My new doctor has referred me to a Pulmonary Specialist. I dread this. I saw one a few years ago in Wilmington when I lived there. Their “toys” are not as much fun as some doctor’s toys are. Take my temperature? Sure. Blood Pressure? Knock yourself out. Want to look in my ears, my eyes, my throat. I’ll tolerate it. Put me in a phone booth sized area and tell me what you are going to do may make me quit breathing, but don’t worry, you can start me back, and I freak out.
I have quit breathing on more than one occasion. It is a terrible feeling. There is no air to get in and no matter how hard you try, it will not come in. The first time was during the birth of one of my children. The second time was a reaction to a drug. The third time was during my appendectomy.
So the Pulmonary doctor in Wilmington put me in that phone booth sized enclosure and said what he was going to do might make me quit breathing, but not to worry?
What my primary care doctor got that day was a diagnose of anxiety (among other things). Once you’ve quit breathing, the threat of that happening again, but trust me, I’m a doctor? just didn’t “work” for me.
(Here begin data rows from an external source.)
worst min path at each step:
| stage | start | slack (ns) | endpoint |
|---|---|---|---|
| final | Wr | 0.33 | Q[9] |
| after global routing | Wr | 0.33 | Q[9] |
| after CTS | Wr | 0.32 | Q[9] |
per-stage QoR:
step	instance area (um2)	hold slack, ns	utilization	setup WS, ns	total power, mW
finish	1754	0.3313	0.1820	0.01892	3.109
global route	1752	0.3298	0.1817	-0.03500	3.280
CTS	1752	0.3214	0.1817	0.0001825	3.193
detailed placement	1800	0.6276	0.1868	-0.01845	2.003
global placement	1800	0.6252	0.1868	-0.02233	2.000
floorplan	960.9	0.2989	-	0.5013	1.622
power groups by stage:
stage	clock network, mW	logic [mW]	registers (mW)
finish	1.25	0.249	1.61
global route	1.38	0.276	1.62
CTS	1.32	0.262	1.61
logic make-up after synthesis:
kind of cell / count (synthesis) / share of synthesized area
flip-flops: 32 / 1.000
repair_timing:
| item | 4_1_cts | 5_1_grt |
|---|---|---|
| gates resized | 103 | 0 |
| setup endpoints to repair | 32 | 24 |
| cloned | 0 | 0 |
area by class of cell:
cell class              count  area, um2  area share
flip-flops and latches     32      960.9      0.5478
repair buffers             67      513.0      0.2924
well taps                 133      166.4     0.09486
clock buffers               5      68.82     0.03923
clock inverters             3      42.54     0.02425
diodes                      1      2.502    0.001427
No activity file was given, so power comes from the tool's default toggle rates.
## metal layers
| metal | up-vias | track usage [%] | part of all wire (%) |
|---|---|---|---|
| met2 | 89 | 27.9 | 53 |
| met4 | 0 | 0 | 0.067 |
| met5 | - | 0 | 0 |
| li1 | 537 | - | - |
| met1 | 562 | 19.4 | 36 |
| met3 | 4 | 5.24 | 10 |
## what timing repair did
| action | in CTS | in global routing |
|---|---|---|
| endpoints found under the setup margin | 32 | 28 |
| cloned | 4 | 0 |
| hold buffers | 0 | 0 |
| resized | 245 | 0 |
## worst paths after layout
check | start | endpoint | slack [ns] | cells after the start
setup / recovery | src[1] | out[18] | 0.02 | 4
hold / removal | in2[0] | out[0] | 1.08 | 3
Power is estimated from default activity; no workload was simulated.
===== flow/design.v =====
module Mem(R_data,W_data,Addr,MemRd,MemWr);
input [31:0] W_data,Addr;
input MemWr, MemRd;
output [31:0] R_data;
reg [31:0] mem [255:0];
assign R_data = MemRd? mem[Addr>>2]: 32'hzzzz;
always @(posedge MemWr) 
begin
    mem[Addr] <= W_data;
end
endmodule

===== flow/run.sh =====
#!/bin/bash
# OpenROAD 26Q1-2900-gdf79404cd8, Yosys 0.63+post, stock flow scripts
make -C /OpenROAD-flow-scripts/flow DESIGN_CONFIG=/design/flow/config.mk WORK_HOME=/design/flow/orfs finish
[run.sh]
#!/bin/bash
# OpenROAD 26Q1-2900-gdf79404cd8, Yosys 0.63+post, stock flow scripts
make -C /OpenROAD-flow-scripts/flow DESIGN_CONFIG=/design/flow/config.mk WORK_HOME=/design/flow/orfs finish
[config.mk]
export PLATFORM = sky130hd
export DESIGN_NAME = Signal_generator
export DESIGN_NICKNAME = Signal_generator
export VERILOG_FILES = /design/flow/design.v
export SDC_FILE = /design/flow/constraint.sdc
export NUM_CORES = 4
export LEC_CHECK = 1
export CORE_UTILIZATION = 50
[constraint.sdc]
current_design Signal_generator

set clk_period 8.1
set clk_io_pct 0.2

create_clock -name clk0 -period $clk_period [get_ports {CLOCK_50}]

set non_clock_inputs [all_inputs -no_clocks]
set_input_delay [expr $clk_period * $clk_io_pct] -clock clk0 $non_clock_inputs
set_output_delay [expr $clk_period * $clk_io_pct] -clock clk0 [all_outputs]
[design.v]
module  Signal_generator(
				 CLOCK_50 ,
				 signal,data,data_rec,data_rec1
					);
input CLOCK_50 ;
output [15:0] signal;
input[0:3]data;
output[3:0]data_rec;
output[3:0]data_rec1;
reg [15:0] signal;  
reg [31:0] i;
cdma cdma_ins(CLOCK_50,data,data_rec,data_rec1);
always@(posedge CLOCK_50)
begin
signal <=data_rec;
end	
endmodule
==> flow/design.v <==
module VGA_Controller(reset,
                      		     vga_clk,
                      		     BLANK_n,
                      		     HS,
                      		     VS,
		    		     CoorX,
		     		     CoorY);
input reset;
input vga_clk;
output reg BLANK_n;
output reg HS;
output reg VS;
output [10:0] CoorX;
output [9:0] CoorY;
parameter hori_line  =800;        
parameter hori_back  =48;
parameter hori_front = 16;
parameter vert_line  =525;       
parameter vert_back  = 33;
parameter vert_front = 10;
parameter H_sync_cycle =96 ;
parameter V_sync_cycle =2 ;
reg  [10:0] h_cnt;
reg  [9:0] v_cnt;
wire cHD,cVD,cDEN,hori_valid,vert_valid;
assign CoorX  = (h_cnt<(hori_line-hori_front)&& h_cnt>=hori_back+H_sync_cycle ) ? h_cnt-hori_back-H_sync_cycle : 11'd640;
assign CoorY  = (v_cnt<(vert_line-vert_front)&& v_cnt>=vert_back+V_sync_cycle) ? v_cnt-vert_back-V_sync_cycle : 10'd480; 
always@(negedge vga_clk,posedge reset)
begin
  if (reset)
  begin
     h_cnt<=11'd0;
     v_cnt<=10'd0;
  end
    else
    begin
      if (h_cnt==hori_line-1)
      begin 
         h_cnt<=11'd0;
         if (v_cnt==vert_line-1)
            v_cnt<=10'd0;
         else
            v_cnt<=v_cnt+1;
      end
      else
         h_cnt<=h_cnt+1;
    end
end
assign cHD = (h_cnt<H_sync_cycle)?1'b0:1'b1;
assign cVD = (v_cnt<V_sync_cycle)?1'b0:1'b1;
assign hori_valid = (h_cnt<(hori_line-hori_front)&& h_cnt>=hori_back+H_sync_cycle)? 1'b1:1'b0 ;
assign vert_valid = (v_cnt<(vert_line-vert_front)&& v_cnt>=vert_back+V_sync_cycle)? 1'b1:1'b0 ;
assign cDEN = (hori_valid && vert_valid);
always@(negedge vga_clk)
begin
  HS<=cHD;
  VS<=cVD;
  BLANK_n<=cDEN;
end
endmodule
==> flow/run.sh <==
#!/bin/bash
# OpenROAD 26Q1-2900-gdf79404cd8, Yosys 0.63+post, stock flow scripts
make -C /OpenROAD-flow-scripts/flow DESIGN_CONFIG=/design/flow/config.mk WORK_HOME=/design/flow/orfs finish
==> flow/config.mk <==
export PLATFORM = sky130hd
export DESIGN_NAME = VGA_Controller
export DESIGN_NICKNAME = VGA_Controller
export VERILOG_FILES = /design/flow/design.v
export SDC_FILE = /design/flow/constraint.sdc
export NUM_CORES = 4
export LEC_CHECK = 1
export CORE_AREA = 10 10 99 99
export DIE_AREA = 0 0 109 109
==> flow/constraint.sdc <==
current_design VGA_Controller

set clk_period 2.9
set clk_io_pct 0.2

create_clock -name clk0 -period $clk_period [get_ports {vga_clk}]

set non_clock_inputs [all_inputs -no_clocks]
set_input_delay [expr $clk_period * $clk_io_pct] -clock clk0 $non_clock_inputs
set_output_delay [expr $clk_period * $clk_io_pct] -clock clk0 [all_outputs]
[design/flow/constraint.sdc]
current_design task4_28

set clk_period 1.0
set clk_io_pct 0.2

create_clock -name clk0 -period $clk_period

set non_clock_inputs [all_inputs -no_clocks]
set_input_delay [expr $clk_period * $clk_io_pct] -clock clk0 $non_clock_inputs
set_output_delay [expr $clk_period * $clk_io_pct] -clock clk0 [all_outputs]
[design/flow/run.sh]
#!/bin/bash
# OpenROAD 26Q1-2900-gdf79404cd8, Yosys 0.63+post, stock flow scripts
make -C /OpenROAD-flow-scripts/flow DESIGN_CONFIG=/design/flow/config.mk WORK_HOME=/design/flow/orfs finish
[design/flow/config.mk]
export PLATFORM = sky130hd
export DESIGN_NAME = task4_28
export DESIGN_NICKNAME = task4_28
export VERILOG_FILES = /design/flow/design.v
export SDC_FILE = /design/flow/constraint.sdc
export NUM_CORES = 4
export LEC_CHECK = 1
export CORE_AREA = 10 10 70 70
export DIE_AREA = 0 0 80 80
All these problems, problems, problems came from illnesses I had as a baby. They say I had pneumonia and whooping cough before I was a year old. I met an insurance salesman many, years ago when I was a teenager. He had been asked to insure my life when I was such a sickly baby and had turned my mother down. He refused to sell her a policy. He sat there in our current living room with his mouth hanging open in surprise . . . “You’re not dead?” he asked me. “Not that I know of,” I replied in my teenage smart ass best voice. .
They say the appointment will last awhile. Well, that depends on how tired I get while I’m there. I’ve walked out before. Walked out of the hospital when they were trying to determine if I had appendicitis. My son made me go back. He won’t be there tomorrow.
I will huff and puff and when I grow tired of it, I will leave. They’ll have whatever test results they get before then. Another wonderful thing about being my age is I can just get up and walk out. That’s assuming I get there in the first place.